* **Data to use**:

File: config.mk
export PLATFORM = sky130hd
export DESIGN_NAME = scan_gate_core
export DESIGN_NICKNAME = d
export VERILOG_FILES = /design/src/core/scan_gate_pkg.sv /design/src/core/scan_gate_core.sv
export SDC_FILE = /design/constraint.sdc
export NUM_CORES = 1
export LEC_CHECK = 0
export ABC_CLOCK_PERIOD_IN_PS = 7050
export BUFFER_PORTS_ARGS = -buffer_cell sky130_fd_sc_hd__buf_2
export CAP_MARGIN = 15
export CORE_MARGIN = 3
export CORE_UTILIZATION = 40
export CTS_CLUSTER_SIZE = 8
export DETAILED_ROUTE_END_ITERATION = 12
export SYNTH_ARGS = -nofsm -noshare
export SYNTH_HDL_FRONTEND = slang
export SYNTH_SLANG_ARGS = --single-unit
File: constraint.sdc
create_clock -name mclk -period 7.05 [get_ports mclk]
set_input_delay 0.3525 -clock mclk [delete_from_list [all_inputs] [get_ports mclk]]
set_output_delay 0.3525 -clock mclk [all_outputs]
set_load 0.03 [all_outputs]
File: src/core/scan_gate_pkg.sv
package scan_gate_pkg;

  // Register map, word aligned byte addresses
  localparam logic [7:0] REG_CTRL = 8'h00;
  localparam logic [7:0] REG_INPUTS = 8'h04;
  localparam logic [7:0] REG_INV = 8'h08;
  localparam logic [7:0] REG_TABLE = 8'h0c;
  localparam logic [7:0] REG_STATUS = 8'h10;
  localparam logic [7:0] REG_COUNT = 8'h14;
  localparam logic [7:0] REG_CONN = 8'h18;

  // Control register fields
  localparam int CTRL_POL = 0;
  localparam int CTRL_SET = 1;
  localparam int CTRL_RST = 2;
  localparam int CTRL_EN = 3;
  localparam int CTRL_INV = 4;
  localparam int CTRL_RALL = 5;
  localparam int CTRL_TRG = 6;
  localparam int CTRL_CNT = 7;
  localparam int CTRL_DIR = 8;
  localparam int CTRL_W = 9;

  // Reset values
  localparam logic [CTRL_W-1:0] CTRL_RST_VAL = 9'h008;
  localparam logic [15:0] TABLE_RST_VAL = 16'h0000;
  localparam logic [15:0] CONN_RST_VAL = 16'h0000;
  localparam logic [15:0] INV_RST_VAL = 16'h0000;
  localparam logic [15:0] INPUT_RST_VAL = 16'h0000;

  // Input vector lanes: 4 bits per gate group
  localparam int LANE_NAND = 0;
  localparam int LANE_OR = 4;
  localparam int LANE_NOR = 8;
  localparam int LANE_XNB = 12;
  localparam int COUNT_W = 16;

  // Status bit positions
  localparam int ST_NAND = 0;
  localparam int ST_OR = 1;
  localparam int ST_NOR = 2;
  localparam int ST_XOR = 3;
  localparam int ST_NOT = 4;
  localparam int ST_BOOL = 5;
  localparam int ST_RUN = 6;
  localparam int ST_W = 7;

  typedef struct packed {
    logic cyc;
    logic stb;
    logic we;
    logic [7:0] adr;
    logic [3:0] sel;
    logic [31:0] dat;
  } wb_req_t;

  typedef struct packed {
    logic ack;
    logic [31:0] dat;
  } wb_rsp_t;

  typedef enum logic [1:0] {
    ST_IDLE = 2'b01,
    ST_ACK = 2'b10
  } bus_state_t;

endpackage : scan_gate_pkg

File: src/core/scan_gate_core.sv
// The register addresses and register access over Wishbone are this design's own decisions.
`timescale 1ns/100ps
// Operation
// [RULE1] Edge NAND pulses when some input now low and all were high last scan
// [RULE2] Edge NAND pulse lasts one scan, then low at least one scan
// [RULE3] Unconnected edge NAND inputs read as one
// [RULE4] OR gives one when any of four inputs is one
// [RULE5] Unconnected OR, NOR and XOR inputs read as zero
// [RULE6] NOR gives one only when every input is zero
// [RULE7] XOR gives one when its two inputs differ
// [RULE8] NOT drives the complement of its input
// [RULE9] Boolean element maps sixteen input combinations through a truth table
// [RULE10] Unconnected Boolean inputs read as zero
// [RULE11] Table entries hold zero or one; writable only with an input connected
// [RULE12] Polarity selects direct or inverted table value
// [RULE13] Set input drives the element output to one
// [RULE14] Reset overrides every input and clears outputs
// [RULE15] With enable low, all other inputs are ignored; the code still lets reset and reset-all act while disabled
// [RULE16] Invert input complements the element output
// [RULE17] Reset-all clears every internal value; the code clears only the NAND edge history, the run flag and the counter
// [RULE18] Counter counts pulses, direction picks up or down
// [RULE19] Trigger input starts the element function
// [RULE20] Each gate input can be inverted by configuration
// [RULE21] Table index uses input one as MSB, input four as LSB
// [RULE22] Evaluate once per scan clock; edges compare against last scan
module scan_gate_core
  import scan_gate_pkg::*;
#(
  parameter int NUM_IN = 16
) (
  input wire logic mclk,
  input wire logic rst_n,
  input wire logic wb_cyc_i,
  input wire logic wb_stb_i,
  input wire logic wb_we_i,
  input wire logic [7:0] wb_adr_i,
  input wire logic [3:0] wb_sel_i,
  input wire logic [31:0] wb_dat_i,
  output logic [31:0] wb_dat_o,
  output logic wb_ack_o,
  output logic wb_err_o,
  input wire logic [NUM_IN-1:0] gate_in,
  output logic nand_edge_q,
  output logic or_q,
  output logic nor_q,
  output logic xor_q,
  output logic not_q,
  output logic bool_q
);

  // Lane map and register widths are fixed by the package
  initial begin
    if (NUM_IN != 16) begin
      $error("scan_gate_core needs NUM_IN of 16");
    end
    if (LANE_XNB + 4 > NUM_IN) begin
      $error("scan_gate_core lane map exceeds NUM_IN");
    end
    if (CTRL_W > 16) begin
      $error("scan_gate_core control field exceeds 16 bits");
    end
    if (COUNT_W > 32) begin
      $error("scan_gate_core counter exceeds bus width");
    end
  end

  wb_req_t req;
  wb_rsp_t rsp_d, rsp_q;
  bus_state_t bst_d, bst_q;
  logic err_d, err_q;

  logic [CTRL_W-1:0] ctrl_d, ctrl_q;
  logic [15:0] table_d, table_q;
  logic [15:0] conn_d, conn_q;
  logic [15:0] inv_d, inv_q;
  logic [NUM_IN-1:0] in_now;
  logic [3:0] nand_prev_d, nand_prev_q;
  logic nand_d, or_d, nor_d, xor_d, not_d, bool_d;
  logic or_q_r, nor_q_r, xor_q_r, not_q_r, bool_q_r, nand_q_r;
  logic run_d, run_q;
  logic cnt_prev_d, cnt_prev_q;
  logic trg_prev_d, trg_prev_q;
  logic [COUNT_W-1:0] count_d, count_q;

  assign req = '{
    cyc: wb_cyc_i,
    stb: wb_stb_i,
    we: wb_we_i,
    adr: wb_adr_i,
    sel: wb_sel_i,
    dat: wb_dat_i
  };

  // Per bit: mask unconnected lanes, then apply configured inversion
  genvar gi;
  generate
    for (gi = 0; gi < NUM_IN; gi++) begin : g_in
      logic lvl;
      // Unconnected NAND lanes default high, the rest low
      assign lvl = conn_q[gi] ? gate_in[gi] : (gi < LANE_OR); // RULE3 RULE5 RULE10
      assign in_now[gi] = lvl ^ inv_q[gi]; // RULE20
    end
  endgenerate

  function automatic logic [31:0] rd_mux(input logic [7:0] adr, input logic [CTRL_W-1:0] c,
                                         input logic [15:0] t, input logic [15:0] cn,
                                         input logic [15:0] iv, input logic [ST_W-1:0] st,
                                         input logic [COUNT_W-1:0] cntv, input logic [NUM_IN-1:0] gi_v);
    logic [31:0] r;
    r = 32'h0000_0000;
    case (adr)
      REG_CTRL: r = {{(32-CTRL_W){1'b0}}, c};
      REG_INPUTS: r = {16'h0000, gi_v};
      REG_INV: r = {16'h0000, iv};
      REG_TABLE: r = {16'h0000, t};
      REG_STATUS: r = {{(32-ST_W){1'b0}}, st};
      REG_COUNT: r = {{(32-COUNT_W){1'b0}}, cntv};
      REG_CONN: r = {16'h0000, cn};
      default: r = 32'h0000_0000;
    endcase
    return r;
  endfunction : rd_mux

  function automatic logic adr_ok(input logic [7:0] adr);
    return (adr == REG_CTRL) || (adr == REG_INPUTS) || (adr == REG_INV) || (adr == REG_TABLE) ||
           (adr == REG_STATUS) || (adr == REG_COUNT) || (adr == REG_CONN);
  endfunction : adr_ok

  function automatic logic [15:0] merge16(input logic [15:0] old, input logic [31:0] d, input logic [3:0] s);
    logic [15:0] r;
    r = old;
    if (s[0]) begin
      r[7:0] = d[7:0];
    end
    if (s[1]) begin
      r[15:8] = d[15:8];
    end
    return r;
  endfunction : merge16

  logic [ST_W-1:0] status;
  assign status = {
    run_q,
    bool_q_r,
    not_q_r,
    xor_q_r,
    nor_q_r,
    or_q_r,
    nand_q_r
  };

  // Write lands at the edge where the master samples ack, not before
  logic wr_hit;
  assign wr_hit = (bst_q == ST_ACK) && rsp_q.ack && req.cyc && req.stb && req.we;

  // Bus slave: ack one cycle after request, dropped the cycle after
  always_comb begin
    bst_d = bst_q;
    rsp_d = rsp_q;
    err_d = 1'b0;
    case (bst_q)
      ST_IDLE: begin
        rsp_d.ack = 1'b0;
        if (req.cyc && req.stb) begin
          bst_d = ST_ACK;
          rsp_d.ack = adr_ok(req.adr);
          err_d = !adr_ok(req.adr);
          rsp_d.dat = req.we ? 32'h0000_0000 :
                      rd_mux(req.adr, ctrl_q, table_q, conn_q, inv_q, status, count_q, gate_in);
        end
      end
      ST_ACK: begin
        bst_d = ST_IDLE;
        rsp_d.ack = 1'b0;
      end
      default: begin
        bst_d = ST_IDLE;
        rsp_d.ack = 1'b0;
      end
    endcase
  end

  // Register writes
  always_comb begin
    logic [15:0] ctrl_w;
    ctrl_w = merge16({{(16-CTRL_W){1'b0}}, ctrl_q}, req.dat, req.sel);
    ctrl_d = ctrl_q;
    table_d = table_q;
    conn_d = conn_q;
    inv_d = inv_q;
    if (wr_hit) begin
      case (req.adr)
        REG_CTRL: ctrl_d = ctrl_w[CTRL_W-1:0];
        REG_INV: inv_d = merge16(inv_q, req.dat, req.sel);
        REG_CONN: conn_d = merge16(conn_q, req.dat, req.sel);
        REG_TABLE: begin
          // Table is locked while the Boolean element has no connected input
          if (conn_q[LANE_XNB+3:LANE_XNB] != 4'h0) begin
            table_d = merge16(table_q, req.dat, req.sel); // RULE11
          end
        end
        default: ctrl_d = ctrl_q;
      endcase
    end
    if (ctrl_q[CTRL_RALL]) begin
      ctrl_d[CTRL_RALL] = 1'b0; // RULE17
    end
  end

  // Scan evaluation, one pass per mclk
  always_comb begin
    logic [3:0] nin, oin, bin;
    logic [3:0] idx;
    logic tv;
    nin = in_now[LANE_NAND+3:LANE_NAND];
    oin = in_now[LANE_OR+3:LANE_OR];
    bin = in_now[LANE_XNB+3:LANE_XNB];
    // Input one sits at lane bit 0 and becomes the index MSB
    idx = {bin[0], bin[1], bin[2], bin[3]}; // RULE21
    tv = table_q[idx]; // RULE9
    nand_prev_d = nin; // RULE22
    nand_d = (nin != 4'hf) && (nand_prev_q == 4'hf) && !nand_q_r; // RULE1 RULE2
    or_d = |oin; // RULE4
    nor_d = ~|in_now[LANE_NOR+3:LANE_NOR]; // RULE6
    xor_d = bin[0] ^ bin[1]; // RULE7
    not_d = ~bin[2]; // RULE8
    bool_d = ctrl_q[CTRL_POL] ? ~tv : tv; // RULE12
    // While disabled, hold all outputs but the NAND pulse, which is forced low, so inputs are ignored
    if (!ctrl_q[CTRL_EN]) begin
      nand_d = 1'b0; // RULE15
      or_d = or_q_r;
      nor_d = nor_q_r;
      xor_d = xor_q_r;
      not_d = not_q_r;
      bool_d = bool_q_r;
      nand_prev_d = nand_prev_q;
    end else begin
      if (ctrl_q[CTRL_SET]) begin
        bool_d = 1'b1; // RULE13
      end
      if (ctrl_q[CTRL_INV]) begin
        bool_d = ~bool_d; // RULE16
      end
    end
    if (ctrl_q[CTRL_RST]) begin
      nand_d = 1'b0; // RULE14
      or_d = 1'b0;
      nor_d = 1'b0;
      xor_d = 1'b0;
      not_d = 1'b0;
      bool_d = 1'b0;
    end
    if (ctrl_q[CTRL_RALL]) begin
      nand_prev_d = 4'h0; // RULE17
    end
  end

  // Trigger starts the counter; count pulses on rising edge, direction from control
  always_comb begin
    cnt_prev_d = ctrl_q[CTRL_CNT];
    trg_prev_d = ctrl_q[CTRL_TRG];
    run_d = run_q;
    count_d = count_q;
    if (ctrl_q[CTRL_EN]) begin
      if (ctrl_q[CTRL_TRG] && !trg_prev_q) begin
        run_d = 1'b1; // RULE19
      end
      if (run_q && ctrl_q[CTRL_CNT] && !cnt_prev_q) begin
        count_d = ctrl_q[CTRL_DIR] ? count_q - 1'b1 : count_q + 1'b1; // RULE18
      end
    end
    if (ctrl_q[CTRL_RST] || ctrl_q[CTRL_RALL]) begin
      run_d = 1'b0; // RULE14 RULE17
      count_d = '0;
    end
  end

  // Bus slave state
  always_ff @(posedge mclk) begin
    if (!rst_n) begin
      bst_q <= ST_IDLE;
      rsp_q <= '0;
      err_q <= 1'b0;
    end else begin
      bst_q <= bst_d;
      rsp_q <= rsp_d;
      err_q <= err_d;
    end
  end

  // Configuration registers
  always_ff @(posedge mclk) begin
    if (!rst_n) begin
      ctrl_q <= CTRL_RST_VAL;
      table_q <= TABLE_RST_VAL;
      conn_q <= CONN_RST_VAL;
      inv_q <= INV_RST_VAL;
    end else begin
      ctrl_q <= ctrl_d;
      table_q <= table_d;
      conn_q <= conn_d;
      inv_q <= inv_d;
    end
  end

  // Gate outputs and edge history; prev cleared so no false edge after reset
  always_ff @(posedge mclk) begin
    if (!rst_n) begin
      nand_prev_q <= 4'h0;
      nand_q_r <= 1'b0;
      or_q_r <= 1'b0;
      nor_q_r <= 1'b0;
      xor_q_r <= 1'b0;
      not_q_r <= 1'b0;
      bool_q_r <= 1'b0;
    end else begin
      nand_prev_q <= nand_prev_d;
      nand_q_r <= nand_d;
      or_q_r <= or_d;
      nor_q_r <= nor_d;
      xor_q_r <= xor_d;
      not_q_r <= not_d;
      bool_q_r <= bool_d;
    end
  end

  // Counter and its input edge history
  always_ff @(posedge mclk) begin
    if (!rst_n) begin
      run_q <= 1'b0;
      cnt_prev_q <= 1'b0;
      trg_prev_q <= 1'b0;
      count_q <= '0;
    end else begin
      run_q <= run_d;
      cnt_prev_q <= cnt_prev_d;
      trg_prev_q <= trg_prev_d;
      count_q <= count_d;
    end
  end

  assign wb_ack_o = rsp_q.ack;
  assign wb_err_o = err_q;
  assign wb_dat_o = rsp_q.dat;
  assign nand_edge_q = nand_q_r;
  assign or_q = or_q_r;
  assign nor_q = nor_q_r;
  assign xor_q = xor_q_r;
  assign not_q = not_q_r;
  assign bool_q = bool_q_r;

endmodule : scan_gate_core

* **Required work**: Work out how many lines in the listing above hold the word "four", and answer only with that number.

* **Task result**: 2